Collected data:
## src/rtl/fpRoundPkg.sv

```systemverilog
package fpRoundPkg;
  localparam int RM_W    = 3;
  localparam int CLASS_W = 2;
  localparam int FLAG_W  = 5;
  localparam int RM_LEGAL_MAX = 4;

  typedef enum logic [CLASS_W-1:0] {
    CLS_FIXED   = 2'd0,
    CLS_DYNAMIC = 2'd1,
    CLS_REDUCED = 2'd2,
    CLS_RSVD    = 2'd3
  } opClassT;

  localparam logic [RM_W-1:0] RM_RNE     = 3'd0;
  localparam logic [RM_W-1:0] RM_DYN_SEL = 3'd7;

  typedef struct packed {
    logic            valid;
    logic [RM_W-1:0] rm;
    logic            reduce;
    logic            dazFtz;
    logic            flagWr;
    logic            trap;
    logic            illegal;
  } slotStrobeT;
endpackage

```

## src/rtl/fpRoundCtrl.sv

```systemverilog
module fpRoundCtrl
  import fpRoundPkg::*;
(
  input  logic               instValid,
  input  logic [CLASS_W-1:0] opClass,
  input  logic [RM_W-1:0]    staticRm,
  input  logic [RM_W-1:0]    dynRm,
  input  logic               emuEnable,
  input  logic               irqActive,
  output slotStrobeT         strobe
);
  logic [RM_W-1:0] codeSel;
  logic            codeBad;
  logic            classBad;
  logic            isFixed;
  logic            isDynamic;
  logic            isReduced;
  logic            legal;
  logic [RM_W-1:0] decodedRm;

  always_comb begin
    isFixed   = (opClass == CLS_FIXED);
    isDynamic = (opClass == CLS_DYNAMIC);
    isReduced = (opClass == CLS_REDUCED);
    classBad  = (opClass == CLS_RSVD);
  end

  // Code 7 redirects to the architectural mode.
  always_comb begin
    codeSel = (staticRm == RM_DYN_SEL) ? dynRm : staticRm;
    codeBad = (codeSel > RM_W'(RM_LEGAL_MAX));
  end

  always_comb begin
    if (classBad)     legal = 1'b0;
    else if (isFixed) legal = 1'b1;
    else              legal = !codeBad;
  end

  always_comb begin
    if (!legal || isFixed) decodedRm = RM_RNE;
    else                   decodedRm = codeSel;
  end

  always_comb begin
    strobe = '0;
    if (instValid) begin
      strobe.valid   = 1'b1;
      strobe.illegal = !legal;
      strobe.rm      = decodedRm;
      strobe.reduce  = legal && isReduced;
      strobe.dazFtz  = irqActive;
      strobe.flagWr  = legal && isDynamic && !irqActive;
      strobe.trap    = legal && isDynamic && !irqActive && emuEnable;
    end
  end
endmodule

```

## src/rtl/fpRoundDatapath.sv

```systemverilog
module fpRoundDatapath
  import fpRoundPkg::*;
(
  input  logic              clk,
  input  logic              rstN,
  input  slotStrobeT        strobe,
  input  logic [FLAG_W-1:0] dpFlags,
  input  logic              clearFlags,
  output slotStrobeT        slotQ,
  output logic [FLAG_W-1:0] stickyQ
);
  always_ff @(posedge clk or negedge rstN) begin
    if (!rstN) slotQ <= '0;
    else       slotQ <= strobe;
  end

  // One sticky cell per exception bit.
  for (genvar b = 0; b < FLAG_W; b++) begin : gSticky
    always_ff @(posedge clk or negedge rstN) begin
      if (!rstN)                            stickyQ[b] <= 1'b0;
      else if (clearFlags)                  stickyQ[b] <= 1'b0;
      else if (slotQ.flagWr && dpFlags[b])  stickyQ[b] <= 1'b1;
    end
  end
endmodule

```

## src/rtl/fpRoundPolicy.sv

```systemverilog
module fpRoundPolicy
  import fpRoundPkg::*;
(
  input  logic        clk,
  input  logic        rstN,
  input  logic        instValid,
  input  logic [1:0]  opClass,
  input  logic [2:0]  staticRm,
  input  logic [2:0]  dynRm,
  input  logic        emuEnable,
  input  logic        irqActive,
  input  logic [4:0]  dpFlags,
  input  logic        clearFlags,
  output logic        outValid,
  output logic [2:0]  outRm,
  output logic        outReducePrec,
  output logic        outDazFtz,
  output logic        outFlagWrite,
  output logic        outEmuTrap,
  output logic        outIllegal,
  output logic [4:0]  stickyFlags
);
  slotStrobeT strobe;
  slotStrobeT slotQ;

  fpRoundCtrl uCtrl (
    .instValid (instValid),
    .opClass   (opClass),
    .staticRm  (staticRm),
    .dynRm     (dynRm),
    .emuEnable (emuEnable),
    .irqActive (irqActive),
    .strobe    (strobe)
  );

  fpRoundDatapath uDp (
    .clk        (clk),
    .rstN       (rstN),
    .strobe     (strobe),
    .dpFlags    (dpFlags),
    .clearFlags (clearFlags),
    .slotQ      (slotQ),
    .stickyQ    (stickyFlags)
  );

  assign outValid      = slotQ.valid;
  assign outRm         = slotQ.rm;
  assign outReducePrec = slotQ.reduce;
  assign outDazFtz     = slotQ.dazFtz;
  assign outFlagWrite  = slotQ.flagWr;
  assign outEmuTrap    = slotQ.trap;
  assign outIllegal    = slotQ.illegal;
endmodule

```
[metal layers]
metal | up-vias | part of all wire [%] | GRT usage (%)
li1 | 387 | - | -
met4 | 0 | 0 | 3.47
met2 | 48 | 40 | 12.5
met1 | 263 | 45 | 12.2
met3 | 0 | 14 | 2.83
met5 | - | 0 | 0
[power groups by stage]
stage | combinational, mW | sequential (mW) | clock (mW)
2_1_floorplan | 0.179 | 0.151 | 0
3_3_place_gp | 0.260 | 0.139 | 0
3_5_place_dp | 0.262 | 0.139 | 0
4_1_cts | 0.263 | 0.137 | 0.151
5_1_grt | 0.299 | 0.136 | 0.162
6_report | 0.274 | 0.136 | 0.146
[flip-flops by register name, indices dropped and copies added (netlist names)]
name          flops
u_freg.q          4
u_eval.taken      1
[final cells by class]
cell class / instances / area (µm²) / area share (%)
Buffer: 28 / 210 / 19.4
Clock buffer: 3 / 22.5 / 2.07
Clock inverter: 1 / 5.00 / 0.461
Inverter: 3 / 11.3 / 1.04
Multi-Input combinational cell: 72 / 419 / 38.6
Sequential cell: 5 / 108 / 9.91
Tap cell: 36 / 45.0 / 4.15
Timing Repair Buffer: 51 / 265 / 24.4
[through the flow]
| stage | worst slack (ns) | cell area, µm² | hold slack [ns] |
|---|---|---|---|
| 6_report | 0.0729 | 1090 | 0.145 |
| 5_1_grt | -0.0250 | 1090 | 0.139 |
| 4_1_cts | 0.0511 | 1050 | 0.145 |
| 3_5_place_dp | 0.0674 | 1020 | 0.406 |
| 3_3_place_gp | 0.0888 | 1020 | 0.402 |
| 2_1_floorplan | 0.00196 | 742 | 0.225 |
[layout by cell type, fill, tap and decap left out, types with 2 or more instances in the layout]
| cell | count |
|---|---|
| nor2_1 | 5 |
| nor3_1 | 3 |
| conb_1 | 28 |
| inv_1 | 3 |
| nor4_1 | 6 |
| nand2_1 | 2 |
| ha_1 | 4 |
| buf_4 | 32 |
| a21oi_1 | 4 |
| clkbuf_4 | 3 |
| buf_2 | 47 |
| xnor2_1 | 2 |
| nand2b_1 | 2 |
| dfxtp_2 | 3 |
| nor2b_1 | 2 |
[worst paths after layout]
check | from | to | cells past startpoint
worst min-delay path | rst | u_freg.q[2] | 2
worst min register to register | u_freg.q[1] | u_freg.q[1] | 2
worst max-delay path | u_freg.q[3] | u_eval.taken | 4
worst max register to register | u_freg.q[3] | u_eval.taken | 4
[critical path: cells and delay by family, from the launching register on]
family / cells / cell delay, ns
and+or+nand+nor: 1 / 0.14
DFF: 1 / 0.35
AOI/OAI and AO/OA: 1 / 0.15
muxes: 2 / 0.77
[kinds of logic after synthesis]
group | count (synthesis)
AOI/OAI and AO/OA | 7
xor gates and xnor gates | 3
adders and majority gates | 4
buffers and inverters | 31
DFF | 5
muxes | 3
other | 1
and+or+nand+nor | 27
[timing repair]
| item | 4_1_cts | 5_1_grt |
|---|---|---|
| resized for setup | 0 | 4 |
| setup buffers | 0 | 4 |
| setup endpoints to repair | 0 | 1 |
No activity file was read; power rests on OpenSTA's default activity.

Work to be completed: Return only the lines between the one holding "[flip-flops by register" and the one holding "worst max-delay path", inclusive, exactly as they appear above.

Answer box:
[flip-flops by register name, indices dropped and copies added (netlist names)]
name          flops
u_freg.q          4
u_eval.taken      1
[final cells by class]
cell class / instances / area (µm²) / area share (%)
Buffer: 28 / 210 / 19.4
Clock buffer: 3 / 22.5 / 2.07
Clock inverter: 1 / 5.00 / 0.461
Inverter: 3 / 11.3 / 1.04
Multi-Input combinational cell: 72 / 419 / 38.6
Sequential cell: 5 / 108 / 9.91
Tap cell: 36 / 45.0 / 4.15
Timing Repair Buffer: 51 / 265 / 24.4
[through the flow]
| stage | worst slack (ns) | cell area, µm² | hold slack [ns] |
|---|---|---|---|
| 6_report | 0.0729 | 1090 | 0.145 |
| 5_1_grt | -0.0250 | 1090 | 0.139 |
| 4_1_cts | 0.0511 | 1050 | 0.145 |
| 3_5_place_dp | 0.0674 | 1020 | 0.406 |
| 3_3_place_gp | 0.0888 | 1020 | 0.402 |
| 2_1_floorplan | 0.00196 | 742 | 0.225 |
[layout by cell type, fill, tap and decap left out, types with 2 or more instances in the layout]
| cell | count |
|---|---|
| nor2_1 | 5 |
| nor3_1 | 3 |
| conb_1 | 28 |
| inv_1 | 3 |
| nor4_1 | 6 |
| nand2_1 | 2 |
| ha_1 | 4 |
| buf_4 | 32 |
| a21oi_1 | 4 |
| clkbuf_4 | 3 |
| buf_2 | 47 |
| xnor2_1 | 2 |
| nand2b_1 | 2 |
| dfxtp_2 | 3 |
| nor2b_1 | 2 |
[worst paths after layout]
check | from | to | cells past startpoint
worst min-delay path | rst | u_freg.q[2] | 2
worst min register to register | u_freg.q[1] | u_freg.q[1] | 2
worst max-delay path | u_freg.q[3] | u_eval.taken | 4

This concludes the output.